= Your goal =
Among the lines of data below, reproduce only those from the one with "bits (writable): 0" through the one with "Operator list (number)", exactly as they stand, both ends included.

################

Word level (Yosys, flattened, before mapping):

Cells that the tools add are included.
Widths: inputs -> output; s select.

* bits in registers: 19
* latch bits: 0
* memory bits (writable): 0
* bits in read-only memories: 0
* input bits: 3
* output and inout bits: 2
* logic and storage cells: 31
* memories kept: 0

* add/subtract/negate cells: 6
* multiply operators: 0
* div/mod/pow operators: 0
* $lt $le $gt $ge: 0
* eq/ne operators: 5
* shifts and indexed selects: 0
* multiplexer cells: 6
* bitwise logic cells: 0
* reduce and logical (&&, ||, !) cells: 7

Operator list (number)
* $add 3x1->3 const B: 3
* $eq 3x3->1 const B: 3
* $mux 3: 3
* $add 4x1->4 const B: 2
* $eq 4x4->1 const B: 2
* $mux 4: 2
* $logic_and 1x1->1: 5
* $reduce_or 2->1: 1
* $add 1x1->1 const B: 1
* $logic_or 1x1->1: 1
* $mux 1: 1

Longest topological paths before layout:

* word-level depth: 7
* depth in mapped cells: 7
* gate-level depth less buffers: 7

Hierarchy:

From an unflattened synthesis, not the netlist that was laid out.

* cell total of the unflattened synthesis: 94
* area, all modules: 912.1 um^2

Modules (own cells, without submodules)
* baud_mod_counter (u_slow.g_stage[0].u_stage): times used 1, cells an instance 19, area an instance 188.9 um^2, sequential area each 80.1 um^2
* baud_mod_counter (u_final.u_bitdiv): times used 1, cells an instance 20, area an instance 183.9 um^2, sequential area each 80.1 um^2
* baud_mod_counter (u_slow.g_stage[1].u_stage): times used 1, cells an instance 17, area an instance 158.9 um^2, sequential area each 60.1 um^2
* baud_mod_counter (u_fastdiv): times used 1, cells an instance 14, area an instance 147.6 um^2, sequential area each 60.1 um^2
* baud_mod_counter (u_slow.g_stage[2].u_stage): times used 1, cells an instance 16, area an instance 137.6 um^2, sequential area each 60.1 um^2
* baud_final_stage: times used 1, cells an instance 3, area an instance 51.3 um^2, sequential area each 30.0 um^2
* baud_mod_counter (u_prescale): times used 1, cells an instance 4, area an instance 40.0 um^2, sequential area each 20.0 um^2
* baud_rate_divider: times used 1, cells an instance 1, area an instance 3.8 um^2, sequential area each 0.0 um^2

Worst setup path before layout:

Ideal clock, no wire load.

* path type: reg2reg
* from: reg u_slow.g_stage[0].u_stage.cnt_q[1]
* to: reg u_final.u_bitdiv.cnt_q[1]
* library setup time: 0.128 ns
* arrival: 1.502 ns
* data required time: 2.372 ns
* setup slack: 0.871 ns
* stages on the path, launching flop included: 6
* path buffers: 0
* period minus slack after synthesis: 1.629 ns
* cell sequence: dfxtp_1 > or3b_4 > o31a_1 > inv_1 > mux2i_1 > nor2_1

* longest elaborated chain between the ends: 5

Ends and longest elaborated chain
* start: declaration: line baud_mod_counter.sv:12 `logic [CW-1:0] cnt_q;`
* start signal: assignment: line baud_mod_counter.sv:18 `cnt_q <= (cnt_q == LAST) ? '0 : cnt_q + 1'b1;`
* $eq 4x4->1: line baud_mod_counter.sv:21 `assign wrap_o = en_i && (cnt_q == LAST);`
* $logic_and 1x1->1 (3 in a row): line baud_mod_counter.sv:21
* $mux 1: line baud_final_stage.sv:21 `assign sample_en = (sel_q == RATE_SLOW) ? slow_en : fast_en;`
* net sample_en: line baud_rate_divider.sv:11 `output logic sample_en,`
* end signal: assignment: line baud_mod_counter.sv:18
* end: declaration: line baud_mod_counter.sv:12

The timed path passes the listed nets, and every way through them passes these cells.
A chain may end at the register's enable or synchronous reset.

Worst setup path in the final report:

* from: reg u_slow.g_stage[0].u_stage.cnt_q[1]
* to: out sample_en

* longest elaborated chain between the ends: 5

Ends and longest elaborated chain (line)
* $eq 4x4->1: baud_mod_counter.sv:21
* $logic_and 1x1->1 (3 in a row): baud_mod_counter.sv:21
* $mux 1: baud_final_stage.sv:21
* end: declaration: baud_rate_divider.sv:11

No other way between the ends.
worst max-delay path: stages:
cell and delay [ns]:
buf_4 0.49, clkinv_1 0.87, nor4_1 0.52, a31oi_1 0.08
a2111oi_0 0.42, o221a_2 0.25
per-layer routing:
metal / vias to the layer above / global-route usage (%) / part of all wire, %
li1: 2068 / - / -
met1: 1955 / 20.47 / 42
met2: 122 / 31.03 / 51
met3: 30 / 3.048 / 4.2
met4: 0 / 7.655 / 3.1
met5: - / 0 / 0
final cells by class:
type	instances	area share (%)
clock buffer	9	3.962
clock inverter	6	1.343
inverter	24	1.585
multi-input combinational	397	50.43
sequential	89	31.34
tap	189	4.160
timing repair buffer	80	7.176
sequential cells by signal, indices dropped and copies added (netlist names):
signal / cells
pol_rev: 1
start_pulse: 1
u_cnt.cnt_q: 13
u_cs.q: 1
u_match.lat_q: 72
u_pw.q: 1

################

= Answer space =
* memory bits (writable): 0
* bits in read-only memories: 0
* input bits: 3
* output and inout bits: 2
* logic and storage cells: 31
* memories kept: 0

* add/subtract/negate cells: 6
* multiply operators: 0
* div/mod/pow operators: 0
* $lt $le $gt $ge: 0
* eq/ne operators: 5
* shifts and indexed selects: 0
* multiplexer cells: 6
* bitwise logic cells: 0
* reduce and logical (&&, ||, !) cells: 7

Operator list (number)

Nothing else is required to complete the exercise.